ABOUT THIS TASK
Pick each line that has "compound" out of the records.
THE RECORDS Start Marker
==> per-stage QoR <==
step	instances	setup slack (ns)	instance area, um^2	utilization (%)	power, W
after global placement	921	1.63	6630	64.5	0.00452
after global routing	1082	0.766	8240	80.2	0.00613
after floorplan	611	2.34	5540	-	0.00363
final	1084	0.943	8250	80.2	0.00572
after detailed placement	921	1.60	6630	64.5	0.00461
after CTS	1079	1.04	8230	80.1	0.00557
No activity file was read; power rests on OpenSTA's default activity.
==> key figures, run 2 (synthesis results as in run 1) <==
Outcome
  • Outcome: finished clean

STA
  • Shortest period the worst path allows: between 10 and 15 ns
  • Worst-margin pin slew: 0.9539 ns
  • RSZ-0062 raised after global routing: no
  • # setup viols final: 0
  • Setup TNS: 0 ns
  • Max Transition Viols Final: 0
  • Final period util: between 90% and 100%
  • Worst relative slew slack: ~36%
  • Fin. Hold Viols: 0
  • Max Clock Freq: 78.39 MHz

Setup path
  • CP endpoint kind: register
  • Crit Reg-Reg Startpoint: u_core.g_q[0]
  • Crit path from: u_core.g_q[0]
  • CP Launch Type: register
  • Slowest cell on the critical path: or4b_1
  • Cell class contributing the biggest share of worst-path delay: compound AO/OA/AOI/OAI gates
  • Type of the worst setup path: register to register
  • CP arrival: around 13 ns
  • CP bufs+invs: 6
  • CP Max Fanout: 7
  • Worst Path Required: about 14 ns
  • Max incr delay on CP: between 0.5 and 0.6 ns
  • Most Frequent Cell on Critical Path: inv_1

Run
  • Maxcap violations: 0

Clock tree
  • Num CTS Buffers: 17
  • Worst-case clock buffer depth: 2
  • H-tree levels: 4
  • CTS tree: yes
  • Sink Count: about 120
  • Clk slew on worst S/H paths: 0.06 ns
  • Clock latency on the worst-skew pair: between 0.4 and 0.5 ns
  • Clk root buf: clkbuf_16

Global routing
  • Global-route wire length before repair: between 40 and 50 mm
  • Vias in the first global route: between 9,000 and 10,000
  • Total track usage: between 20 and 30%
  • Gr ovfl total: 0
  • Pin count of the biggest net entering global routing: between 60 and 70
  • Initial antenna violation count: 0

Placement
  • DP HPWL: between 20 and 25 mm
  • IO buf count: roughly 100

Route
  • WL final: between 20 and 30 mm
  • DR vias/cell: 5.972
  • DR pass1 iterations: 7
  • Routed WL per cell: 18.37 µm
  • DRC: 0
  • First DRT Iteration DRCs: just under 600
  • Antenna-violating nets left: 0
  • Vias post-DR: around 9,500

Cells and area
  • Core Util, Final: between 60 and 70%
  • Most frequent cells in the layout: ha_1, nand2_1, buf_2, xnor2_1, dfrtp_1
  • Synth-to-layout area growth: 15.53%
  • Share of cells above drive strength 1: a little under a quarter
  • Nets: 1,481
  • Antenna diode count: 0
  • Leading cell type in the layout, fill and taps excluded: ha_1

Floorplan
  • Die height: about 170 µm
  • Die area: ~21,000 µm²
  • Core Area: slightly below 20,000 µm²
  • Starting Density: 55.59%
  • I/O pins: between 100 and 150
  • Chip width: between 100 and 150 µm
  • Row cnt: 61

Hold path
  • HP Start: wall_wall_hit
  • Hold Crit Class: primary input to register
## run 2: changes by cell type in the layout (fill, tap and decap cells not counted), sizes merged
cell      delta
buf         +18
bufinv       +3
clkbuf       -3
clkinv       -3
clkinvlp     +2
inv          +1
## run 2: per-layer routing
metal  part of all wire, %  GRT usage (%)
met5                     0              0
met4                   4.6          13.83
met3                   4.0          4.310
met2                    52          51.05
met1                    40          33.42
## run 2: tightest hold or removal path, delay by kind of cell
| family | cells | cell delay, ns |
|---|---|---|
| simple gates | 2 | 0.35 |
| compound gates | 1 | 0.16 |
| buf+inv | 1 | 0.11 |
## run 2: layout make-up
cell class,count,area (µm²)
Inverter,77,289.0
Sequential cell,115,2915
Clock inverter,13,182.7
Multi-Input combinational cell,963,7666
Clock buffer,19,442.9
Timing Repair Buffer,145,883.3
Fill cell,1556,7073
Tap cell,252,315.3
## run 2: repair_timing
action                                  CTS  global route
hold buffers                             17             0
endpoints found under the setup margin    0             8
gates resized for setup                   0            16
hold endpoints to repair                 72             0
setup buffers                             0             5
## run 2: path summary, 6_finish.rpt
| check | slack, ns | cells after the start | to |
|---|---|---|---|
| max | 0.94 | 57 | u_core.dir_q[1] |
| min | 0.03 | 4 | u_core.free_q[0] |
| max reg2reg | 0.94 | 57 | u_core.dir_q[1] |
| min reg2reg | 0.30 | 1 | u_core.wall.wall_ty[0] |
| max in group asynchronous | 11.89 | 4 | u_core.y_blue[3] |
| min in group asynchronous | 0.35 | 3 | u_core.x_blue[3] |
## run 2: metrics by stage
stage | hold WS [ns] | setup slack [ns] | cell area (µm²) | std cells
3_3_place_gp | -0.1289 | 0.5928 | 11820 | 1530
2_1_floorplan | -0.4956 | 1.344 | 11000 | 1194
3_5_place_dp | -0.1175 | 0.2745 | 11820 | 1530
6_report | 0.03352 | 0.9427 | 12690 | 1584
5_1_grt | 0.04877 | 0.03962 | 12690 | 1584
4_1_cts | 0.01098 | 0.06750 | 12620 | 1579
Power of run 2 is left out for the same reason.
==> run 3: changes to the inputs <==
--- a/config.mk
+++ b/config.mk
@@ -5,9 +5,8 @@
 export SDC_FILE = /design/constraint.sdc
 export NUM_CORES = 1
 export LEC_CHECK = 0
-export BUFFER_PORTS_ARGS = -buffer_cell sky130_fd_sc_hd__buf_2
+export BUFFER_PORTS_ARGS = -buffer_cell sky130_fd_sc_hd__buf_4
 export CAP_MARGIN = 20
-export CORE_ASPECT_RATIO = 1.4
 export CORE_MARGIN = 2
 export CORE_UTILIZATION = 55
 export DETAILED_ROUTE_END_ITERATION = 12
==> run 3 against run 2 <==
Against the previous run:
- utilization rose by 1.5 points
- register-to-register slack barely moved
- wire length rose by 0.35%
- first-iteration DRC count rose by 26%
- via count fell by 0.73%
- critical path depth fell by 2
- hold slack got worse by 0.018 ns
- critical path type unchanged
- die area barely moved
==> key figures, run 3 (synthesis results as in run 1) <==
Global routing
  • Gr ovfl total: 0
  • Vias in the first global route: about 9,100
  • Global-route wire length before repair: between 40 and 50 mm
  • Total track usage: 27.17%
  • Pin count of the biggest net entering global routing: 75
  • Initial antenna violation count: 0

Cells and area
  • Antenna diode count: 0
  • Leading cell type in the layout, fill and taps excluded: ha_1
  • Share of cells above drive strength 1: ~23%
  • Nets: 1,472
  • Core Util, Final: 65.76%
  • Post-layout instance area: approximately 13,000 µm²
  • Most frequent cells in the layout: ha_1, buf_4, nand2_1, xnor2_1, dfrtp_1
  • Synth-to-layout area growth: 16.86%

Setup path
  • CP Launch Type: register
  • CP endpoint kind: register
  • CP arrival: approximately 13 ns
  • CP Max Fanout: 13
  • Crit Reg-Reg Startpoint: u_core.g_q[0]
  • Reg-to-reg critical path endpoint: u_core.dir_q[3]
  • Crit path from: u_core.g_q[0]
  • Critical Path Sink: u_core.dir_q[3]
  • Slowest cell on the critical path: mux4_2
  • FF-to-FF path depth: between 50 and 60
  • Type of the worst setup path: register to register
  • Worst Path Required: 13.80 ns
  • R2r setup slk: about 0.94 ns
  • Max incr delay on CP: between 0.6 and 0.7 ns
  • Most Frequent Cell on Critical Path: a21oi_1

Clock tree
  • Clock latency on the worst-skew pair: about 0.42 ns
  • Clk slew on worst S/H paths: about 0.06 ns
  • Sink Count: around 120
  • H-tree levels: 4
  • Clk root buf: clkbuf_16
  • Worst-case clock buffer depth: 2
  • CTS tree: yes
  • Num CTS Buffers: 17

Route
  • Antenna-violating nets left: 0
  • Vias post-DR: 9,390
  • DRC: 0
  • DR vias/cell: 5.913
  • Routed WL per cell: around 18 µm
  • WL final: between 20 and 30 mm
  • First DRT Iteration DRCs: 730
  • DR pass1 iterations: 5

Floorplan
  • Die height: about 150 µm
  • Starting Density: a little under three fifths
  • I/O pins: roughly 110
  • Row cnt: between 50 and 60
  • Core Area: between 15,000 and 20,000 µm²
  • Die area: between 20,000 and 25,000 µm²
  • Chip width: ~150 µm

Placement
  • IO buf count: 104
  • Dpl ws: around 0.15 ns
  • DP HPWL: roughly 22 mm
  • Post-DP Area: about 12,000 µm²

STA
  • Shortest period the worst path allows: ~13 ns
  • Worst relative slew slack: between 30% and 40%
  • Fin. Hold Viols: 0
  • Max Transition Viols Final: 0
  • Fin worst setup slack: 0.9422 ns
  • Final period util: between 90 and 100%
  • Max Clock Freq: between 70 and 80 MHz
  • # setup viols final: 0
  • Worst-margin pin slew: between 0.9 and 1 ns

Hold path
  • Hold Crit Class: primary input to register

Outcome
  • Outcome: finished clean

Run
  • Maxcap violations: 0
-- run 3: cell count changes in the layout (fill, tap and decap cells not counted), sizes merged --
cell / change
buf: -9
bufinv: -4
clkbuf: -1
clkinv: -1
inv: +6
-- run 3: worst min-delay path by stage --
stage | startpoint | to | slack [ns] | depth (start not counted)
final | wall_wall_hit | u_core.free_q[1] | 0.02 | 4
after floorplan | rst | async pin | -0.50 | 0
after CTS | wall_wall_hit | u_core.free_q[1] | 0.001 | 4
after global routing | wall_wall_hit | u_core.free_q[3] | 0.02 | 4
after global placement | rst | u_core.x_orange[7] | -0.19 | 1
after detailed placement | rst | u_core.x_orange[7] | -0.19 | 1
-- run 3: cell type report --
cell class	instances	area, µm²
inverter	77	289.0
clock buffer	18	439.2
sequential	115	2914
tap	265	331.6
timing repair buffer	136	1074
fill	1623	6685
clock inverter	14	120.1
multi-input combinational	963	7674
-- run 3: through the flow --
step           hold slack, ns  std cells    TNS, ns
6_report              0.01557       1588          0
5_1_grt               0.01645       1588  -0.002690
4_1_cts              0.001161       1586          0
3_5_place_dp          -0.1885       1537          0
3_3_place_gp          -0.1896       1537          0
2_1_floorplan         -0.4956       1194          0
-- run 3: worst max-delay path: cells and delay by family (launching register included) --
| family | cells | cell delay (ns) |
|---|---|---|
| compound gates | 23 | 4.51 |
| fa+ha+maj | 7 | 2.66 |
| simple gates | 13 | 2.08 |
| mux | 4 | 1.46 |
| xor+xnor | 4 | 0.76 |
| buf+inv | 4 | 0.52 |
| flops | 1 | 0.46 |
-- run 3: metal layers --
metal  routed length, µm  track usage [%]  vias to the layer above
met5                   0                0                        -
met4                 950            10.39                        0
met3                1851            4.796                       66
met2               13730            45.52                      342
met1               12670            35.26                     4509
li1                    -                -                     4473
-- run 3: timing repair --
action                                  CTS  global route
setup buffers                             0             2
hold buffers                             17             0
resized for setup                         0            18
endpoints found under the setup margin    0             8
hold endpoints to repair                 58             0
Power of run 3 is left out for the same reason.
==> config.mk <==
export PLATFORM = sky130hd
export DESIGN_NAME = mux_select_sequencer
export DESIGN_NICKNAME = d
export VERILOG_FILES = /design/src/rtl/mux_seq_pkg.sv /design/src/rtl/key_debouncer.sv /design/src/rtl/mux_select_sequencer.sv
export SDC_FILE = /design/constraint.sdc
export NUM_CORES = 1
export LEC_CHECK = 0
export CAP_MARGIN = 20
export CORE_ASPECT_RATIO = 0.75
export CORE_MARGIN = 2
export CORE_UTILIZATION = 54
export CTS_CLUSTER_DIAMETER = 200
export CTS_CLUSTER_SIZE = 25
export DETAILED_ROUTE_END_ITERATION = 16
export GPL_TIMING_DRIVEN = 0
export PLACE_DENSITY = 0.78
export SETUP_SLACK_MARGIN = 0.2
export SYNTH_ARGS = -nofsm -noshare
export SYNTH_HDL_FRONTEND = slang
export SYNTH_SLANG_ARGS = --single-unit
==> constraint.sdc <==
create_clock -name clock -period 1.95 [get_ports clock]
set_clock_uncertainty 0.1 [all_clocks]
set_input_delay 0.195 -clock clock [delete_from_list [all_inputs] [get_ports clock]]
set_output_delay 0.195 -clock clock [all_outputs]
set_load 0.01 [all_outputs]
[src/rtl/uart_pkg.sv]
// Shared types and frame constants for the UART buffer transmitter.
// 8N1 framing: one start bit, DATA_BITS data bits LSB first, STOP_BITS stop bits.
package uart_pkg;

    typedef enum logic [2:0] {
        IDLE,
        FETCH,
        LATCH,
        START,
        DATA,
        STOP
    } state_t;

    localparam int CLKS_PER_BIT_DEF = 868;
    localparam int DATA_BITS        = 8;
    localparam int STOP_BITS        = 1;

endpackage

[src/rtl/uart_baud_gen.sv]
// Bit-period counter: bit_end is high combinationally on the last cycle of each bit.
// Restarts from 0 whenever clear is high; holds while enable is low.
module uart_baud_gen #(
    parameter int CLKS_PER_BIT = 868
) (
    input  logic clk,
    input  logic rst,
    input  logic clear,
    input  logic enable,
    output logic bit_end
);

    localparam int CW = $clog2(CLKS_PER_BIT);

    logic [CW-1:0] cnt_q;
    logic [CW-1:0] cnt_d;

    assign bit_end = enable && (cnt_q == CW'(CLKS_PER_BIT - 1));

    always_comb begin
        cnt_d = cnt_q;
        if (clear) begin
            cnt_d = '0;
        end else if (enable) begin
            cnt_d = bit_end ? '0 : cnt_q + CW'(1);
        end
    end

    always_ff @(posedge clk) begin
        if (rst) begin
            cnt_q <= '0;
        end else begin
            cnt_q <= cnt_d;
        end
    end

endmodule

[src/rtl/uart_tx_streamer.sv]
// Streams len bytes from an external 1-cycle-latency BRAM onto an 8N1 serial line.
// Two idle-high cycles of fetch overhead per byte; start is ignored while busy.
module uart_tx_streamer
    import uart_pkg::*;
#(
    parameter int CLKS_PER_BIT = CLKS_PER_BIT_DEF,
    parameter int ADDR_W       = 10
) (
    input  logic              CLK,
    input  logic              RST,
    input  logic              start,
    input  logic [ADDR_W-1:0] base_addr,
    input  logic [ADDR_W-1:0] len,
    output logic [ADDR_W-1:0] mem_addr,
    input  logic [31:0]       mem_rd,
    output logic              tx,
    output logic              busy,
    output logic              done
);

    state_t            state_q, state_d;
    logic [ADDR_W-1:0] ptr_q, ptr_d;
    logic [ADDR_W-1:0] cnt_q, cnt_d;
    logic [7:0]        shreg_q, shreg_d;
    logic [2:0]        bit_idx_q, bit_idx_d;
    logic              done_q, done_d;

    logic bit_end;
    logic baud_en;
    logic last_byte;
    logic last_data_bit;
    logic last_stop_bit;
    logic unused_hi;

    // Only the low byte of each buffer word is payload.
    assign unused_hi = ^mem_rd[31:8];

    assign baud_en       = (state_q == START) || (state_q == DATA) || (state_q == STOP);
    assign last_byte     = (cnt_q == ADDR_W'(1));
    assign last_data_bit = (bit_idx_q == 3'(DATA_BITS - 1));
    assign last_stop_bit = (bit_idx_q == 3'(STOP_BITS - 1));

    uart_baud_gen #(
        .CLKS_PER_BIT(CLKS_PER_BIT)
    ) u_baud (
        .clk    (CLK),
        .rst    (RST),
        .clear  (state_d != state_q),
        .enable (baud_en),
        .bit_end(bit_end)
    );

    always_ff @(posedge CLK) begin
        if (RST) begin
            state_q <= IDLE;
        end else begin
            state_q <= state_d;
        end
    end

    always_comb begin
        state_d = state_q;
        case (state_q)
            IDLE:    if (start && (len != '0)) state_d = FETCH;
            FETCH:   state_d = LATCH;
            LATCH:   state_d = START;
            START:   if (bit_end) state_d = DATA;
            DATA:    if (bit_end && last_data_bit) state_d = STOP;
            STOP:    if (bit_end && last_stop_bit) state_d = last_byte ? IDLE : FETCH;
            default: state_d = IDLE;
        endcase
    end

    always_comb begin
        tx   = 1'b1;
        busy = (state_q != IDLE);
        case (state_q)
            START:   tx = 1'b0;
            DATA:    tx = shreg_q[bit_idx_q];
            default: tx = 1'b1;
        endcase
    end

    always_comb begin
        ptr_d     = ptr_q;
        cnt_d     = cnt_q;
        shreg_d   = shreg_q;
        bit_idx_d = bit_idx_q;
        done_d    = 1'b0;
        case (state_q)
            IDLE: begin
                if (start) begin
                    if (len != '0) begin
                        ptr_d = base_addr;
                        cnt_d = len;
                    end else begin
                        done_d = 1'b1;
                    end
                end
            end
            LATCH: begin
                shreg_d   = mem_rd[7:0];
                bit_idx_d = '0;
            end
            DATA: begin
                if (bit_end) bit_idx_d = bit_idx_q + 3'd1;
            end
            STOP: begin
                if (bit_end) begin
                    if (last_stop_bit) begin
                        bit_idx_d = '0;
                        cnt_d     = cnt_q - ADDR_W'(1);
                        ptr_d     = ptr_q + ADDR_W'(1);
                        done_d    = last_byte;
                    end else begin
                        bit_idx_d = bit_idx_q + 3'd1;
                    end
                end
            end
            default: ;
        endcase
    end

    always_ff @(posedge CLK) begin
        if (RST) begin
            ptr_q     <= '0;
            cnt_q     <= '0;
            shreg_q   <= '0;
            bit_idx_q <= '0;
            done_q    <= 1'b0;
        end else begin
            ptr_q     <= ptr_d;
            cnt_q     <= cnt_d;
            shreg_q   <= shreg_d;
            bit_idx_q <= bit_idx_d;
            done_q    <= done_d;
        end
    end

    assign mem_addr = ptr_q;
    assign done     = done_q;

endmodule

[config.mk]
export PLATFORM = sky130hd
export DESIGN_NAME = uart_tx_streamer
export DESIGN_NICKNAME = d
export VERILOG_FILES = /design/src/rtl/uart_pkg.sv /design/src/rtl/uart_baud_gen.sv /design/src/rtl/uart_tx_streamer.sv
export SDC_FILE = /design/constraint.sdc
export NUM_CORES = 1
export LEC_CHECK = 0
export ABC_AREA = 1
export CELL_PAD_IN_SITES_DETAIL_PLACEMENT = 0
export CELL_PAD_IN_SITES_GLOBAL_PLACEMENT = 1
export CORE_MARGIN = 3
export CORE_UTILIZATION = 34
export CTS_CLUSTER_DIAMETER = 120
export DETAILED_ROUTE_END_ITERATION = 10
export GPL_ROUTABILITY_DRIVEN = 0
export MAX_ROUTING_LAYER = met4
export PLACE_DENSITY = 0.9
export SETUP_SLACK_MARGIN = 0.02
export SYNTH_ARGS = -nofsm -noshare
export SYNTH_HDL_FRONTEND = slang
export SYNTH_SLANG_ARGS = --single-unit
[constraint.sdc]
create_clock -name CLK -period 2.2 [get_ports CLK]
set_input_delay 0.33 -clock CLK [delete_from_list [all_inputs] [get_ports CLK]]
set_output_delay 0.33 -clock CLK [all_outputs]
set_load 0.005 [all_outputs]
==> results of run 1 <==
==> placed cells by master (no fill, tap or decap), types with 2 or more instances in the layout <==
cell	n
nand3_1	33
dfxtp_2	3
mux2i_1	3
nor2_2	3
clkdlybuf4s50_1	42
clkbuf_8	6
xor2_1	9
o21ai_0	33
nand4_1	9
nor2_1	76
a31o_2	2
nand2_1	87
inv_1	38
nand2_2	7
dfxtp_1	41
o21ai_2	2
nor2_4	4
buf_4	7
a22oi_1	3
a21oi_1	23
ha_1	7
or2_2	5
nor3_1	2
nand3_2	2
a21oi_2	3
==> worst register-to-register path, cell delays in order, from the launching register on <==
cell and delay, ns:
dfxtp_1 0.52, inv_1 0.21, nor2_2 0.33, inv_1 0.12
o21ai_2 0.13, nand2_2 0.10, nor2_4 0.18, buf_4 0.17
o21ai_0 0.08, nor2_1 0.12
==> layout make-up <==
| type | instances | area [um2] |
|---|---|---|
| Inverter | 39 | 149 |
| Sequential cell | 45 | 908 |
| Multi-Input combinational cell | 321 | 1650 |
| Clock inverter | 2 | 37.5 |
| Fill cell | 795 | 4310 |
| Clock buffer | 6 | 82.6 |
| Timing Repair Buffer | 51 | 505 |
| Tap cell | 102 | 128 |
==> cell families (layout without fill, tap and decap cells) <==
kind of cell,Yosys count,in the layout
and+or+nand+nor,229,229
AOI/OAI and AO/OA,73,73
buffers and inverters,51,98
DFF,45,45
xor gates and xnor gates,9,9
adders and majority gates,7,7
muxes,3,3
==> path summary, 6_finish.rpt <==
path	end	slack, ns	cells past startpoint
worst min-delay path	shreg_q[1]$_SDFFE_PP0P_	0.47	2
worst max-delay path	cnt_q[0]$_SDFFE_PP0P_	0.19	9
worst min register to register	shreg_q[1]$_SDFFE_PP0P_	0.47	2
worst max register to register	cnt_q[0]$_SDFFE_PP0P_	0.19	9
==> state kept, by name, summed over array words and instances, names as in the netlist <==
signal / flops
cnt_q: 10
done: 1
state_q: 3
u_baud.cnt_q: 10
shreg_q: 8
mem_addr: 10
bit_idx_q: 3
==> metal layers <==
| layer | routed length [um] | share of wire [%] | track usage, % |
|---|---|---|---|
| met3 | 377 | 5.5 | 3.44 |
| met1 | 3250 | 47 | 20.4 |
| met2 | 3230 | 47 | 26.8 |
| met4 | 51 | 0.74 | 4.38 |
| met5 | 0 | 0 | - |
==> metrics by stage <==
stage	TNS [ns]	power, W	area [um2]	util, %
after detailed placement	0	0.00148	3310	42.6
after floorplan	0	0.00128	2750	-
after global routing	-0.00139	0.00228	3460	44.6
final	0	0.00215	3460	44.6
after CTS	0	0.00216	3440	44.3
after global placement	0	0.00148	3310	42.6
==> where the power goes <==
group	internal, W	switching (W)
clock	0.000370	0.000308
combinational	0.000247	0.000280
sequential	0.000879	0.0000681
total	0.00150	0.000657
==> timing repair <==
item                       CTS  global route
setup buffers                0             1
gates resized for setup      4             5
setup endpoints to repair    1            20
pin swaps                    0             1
THE RECORDS End Marker
ANSWER
  • Cell class contributing the biggest share of worst-path delay: compound AO/OA/AOI/OAI gates
| compound gates | 1 | 0.16 |
| compound gates | 23 | 4.51 |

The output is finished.